Cette amère expérience vient s’ajouter à un premier incident intervenu l’été dernier. « On avait pris rendez-vous sur internet pour créer la carte Santé de mon fils, mais une fois sur place, personne ne parlait français. On nous avait carrément dit qu’il n’y avait pas de services en français », affirme-t-elle, se résignant alors à être servie en anglais dans l’agence à l’intersection des avenues Danforth et Coxwell, dans l’est de la Ville Reine.
Plainte auprès du commissaire aux services en français
Contacté par ONFR, le ministère des Services au public et aux entreprises et Approvisionnement, responsable de ServiceOntario affirme pourtant que « le mercredi 16 avril, un agent bilingue était sur place et a fourni des services en français sur demande. (…) Les centres ServiceOntario respectent la Loi sur les services en français.
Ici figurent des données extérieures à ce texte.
File: src/rtl/ram_responder_if.sv
// Bus bundle between the control sequencer/SRAM pins and ram_responder.
// The slave modport is the responder's view; the master modport is the driver's view.
interface ram_responder_if;
    // Control strobes from the sequencer
    logic       i_ctrlRamAddressEn;
    logic       i_ctrlRamWriteNEn;
    logic       i_ctrlRamOE;
    logic       i_ctrlRamReadDataSelect;
    logic       i_errClr;
    // System bus
    logic [7:0] i_bus;
    logic [7:0] o_bus;
    logic       o_busOe;
    logic [7:0] o_instruction;
    // External async SRAM
    logic [7:0] o_sramAddr;
    logic [7:0] o_sramData;
    logic       o_sramDataOe;
    logic [7:0] i_sramData;
    logic       o_sramNWe;
    logic       o_sramNOe;
    // Status
    logic       o_busy;
    logic       o_error;

    modport slave (
        input  i_ctrlRamAddressEn,
        input  i_ctrlRamWriteNEn,
        input  i_ctrlRamOE,
        input  i_ctrlRamReadDataSelect,
        input  i_errClr,
        input  i_bus,
        input  i_sramData,
        output o_bus,
        output o_busOe,
        output o_instruction,
        output o_sramAddr,
        output o_sramData,
        output o_sramDataOe,
        output o_sramNWe,
        output o_sramNOe,
        output o_busy,
        output o_error
    );

    modport master (
        output i_ctrlRamAddressEn,
        output i_ctrlRamWriteNEn,
        output i_ctrlRamOE,
        output i_ctrlRamReadDataSelect,
        output i_errClr,
        output i_bus,
        output i_sramData,
        input  o_bus,
        input  o_busOe,
        input  o_instruction,
        input  o_sramAddr,
        input  o_sramData,
        input  o_sramDataOe,
        input  o_sramNWe,
        input  o_sramNOe,
        input  o_busy,
        input  o_error
    );
endinterface

File: src/rtl/ram_responder.sv
// RAM responder: address/instruction registers, zero-cycle bus reads and a
// setup/pulse/hold write sequencer for an external asynchronous SRAM.
module ram_responder #(
    parameter int unsigned WR_PULSE_CYCLES = 2  // cycles nWe is low per write, 1..7
) (
    input logic            i_clk,
    input logic            i_nReset,
    ram_responder_if.slave bus_if
);

    localparam logic [1:0] StIdle   = 2'd0;
    localparam logic [1:0] StWSetup = 2'd1;
    localparam logic [1:0] StWPulse = 2'd2;
    localparam logic [1:0] StWHold  = 2'd3;

    // Counter reload value: the pulse state ends on the cycle the counter reads zero.
    localparam logic [2:0] PulseLast = 3'(WR_PULSE_CYCLES - 1);

    logic [1:0] r_state;
    logic [1:0] w_state_nxt;
    logic [2:0] r_cnt;
    logic [2:0] w_cnt_nxt;
    logic [7:0] r_addr;
    logic [7:0] r_wdata;
    logic [7:0] w_wdata_nxt;
    logic [7:0] r_instr;
    logic       r_error;
    logic       w_error_nxt;

    logic       w_idle;
    logic       w_wr_req;
    logic       w_violation;

    assign w_idle   = (r_state == StIdle);
    assign w_wr_req = ~bus_if.i_ctrlRamWriteNEn;

    // Violations: address load colliding with a write request while idle, or any
    // control strobe arriving while a write sequence owns the SRAM.
    assign w_violation =
        (w_idle & bus_if.i_ctrlRamAddressEn & w_wr_req) |
        (~w_idle & (bus_if.i_ctrlRamAddressEn | w_wr_req |
                    bus_if.i_ctrlRamOE | bus_if.i_ctrlRamReadDataSelect));

    // Write sequencer next-state, pulse counter and write-data capture
    always_comb begin
        w_state_nxt = r_state;
        w_cnt_nxt   = r_cnt;
        w_wdata_nxt = r_wdata;
        unique case (r_state)
            StIdle: begin
                // An address load on the same edge wins; the write is dropped.
                if (w_wr_req && !bus_if.i_ctrlRamAddressEn) begin
                    w_wdata_nxt = bus_if.i_bus;
                    w_state_nxt = StWSetup;
                end
            end
            StWSetup: begin
                w_cnt_nxt   = PulseLast;
                w_state_nxt = StWPulse;
            end
            StWPulse: begin
                if (r_cnt == 3'd0) begin
                    w_state_nxt = StWHold;
                end else begin
                    w_cnt_nxt = r_cnt - 3'd1;
                end
            end
            StWHold: begin
                w_state_nxt = StIdle;
            end
            default: begin
                w_state_nxt = StIdle;
            end
        endcase
    end

    // Sticky error: a fresh violation outranks a clear on the same edge
    always_comb begin
        w_error_nxt = r_error;
        if (w_violation) begin
            w_error_nxt = 1'b1;
        end else if (bus_if.i_errClr) begin
            w_error_nxt = 1'b0;
        end
    end

    // Sequencer state, counter and write-data registers
    always_ff @(posedge i_clk or negedge i_nReset) begin
        if (!i_nReset) begin
            r_state <= StIdle;
            r_cnt   <= 3'd0;
            r_wdata <= 8'h00;
        end else begin
            r_state <= w_state_nxt;
            r_cnt   <= w_cnt_nxt;
            r_wdata <= w_wdata_nxt;
        end
    end

    // Address register: loaded only while the SRAM is not mid-write
    always_ff @(posedge i_clk or negedge i_nReset) begin
        if (!i_nReset) begin
            r_addr <= 8'h00;
        end else if (w_idle && bus_if.i_ctrlRamAddressEn) begin
            r_addr <= bus_if.i_bus;
        end
    end

    // Instruction register: fetches the byte currently presented by the SRAM
    always_ff @(posedge i_clk or negedge i_nReset) begin
        if (!i_nReset) begin
            r_instr <= 8'h00;
        end else if (w_idle && bus_if.i_ctrlRamReadDataSelect) begin
            r_instr <= bus_if.i_sramData;
        end
    end

    // Error flag register
    always_ff @(posedge i_clk or negedge i_nReset) begin
        if (!i_nReset) begin
            r_error <= 1'b0;
        end else begin
            r_error <= w_error_nxt;
        end
    end

    // Outputs decode from state so reset forces nWe high without waiting for a clock
    always_comb begin
        bus_if.o_sramAddr    = r_addr;
        bus_if.o_sramData    = r_wdata;
        bus_if.o_sramDataOe  = ~w_idle;
        bus_if.o_sramNOe     = ~w_idle;
        bus_if.o_sramNWe     = (r_state != StWPulse);
        bus_if.o_busy        = ~w_idle;
        bus_if.o_error       = r_error;
        bus_if.o_instruction = r_instr;
        bus_if.o_bus         = bus_if.i_sramData;
        bus_if.o_busOe       = bus_if.i_ctrlRamOE & ~bus_if.i_ctrlRamReadDataSelect & w_idle;
    end

endmodule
Au 47, avenue Sheppard, à Toronto, un bureau désigné bilingue, les services sont offerts en français et en anglais. »
Pour obtenir des services en français en Ontario, il suffit de se rendre dans un bureau du gouvernement situé dans une zone où les francophones représentent au moins 10 % de la population – ou à proximité d’une telle zone – ou encore dans une ville comptant au moins 5 000 résidents francophones : ces zones et villes sont qualifiées de régions désignées. La Ville de Toronto est entièrement désignée en ce sens, au regard de la loi.
Mme Marceau a décidé de ne pas en rester là et a émis une plainte auprès du Commissariat aux services en français de l’Ontario, garant de l’application de la loi.
« Quand on arrive enfin à avoir un service, on ne le comprend pas. On finit par demander en anglais. C’est triste. J’entends des exemples similaires autour de moi, pas seulement dans les ServiceOntario. Les francophones baissent les bras, se résignent, mais il faut en parler, ne serait-ce que pour donner l’exemple à nos jeunes. »
Cette plainte s’ajoute à d’autres qui ont entrainé plus tôt, au début du mois, une enquête visant à contrôler le respect de la LSF dans les agences ServiceOntario. Dans son dernier rapport annuel, le commissaire Bouchard indiquait que de 6 % des plaintes émanaient du ministère des Services au public (incluant ServiceOntario).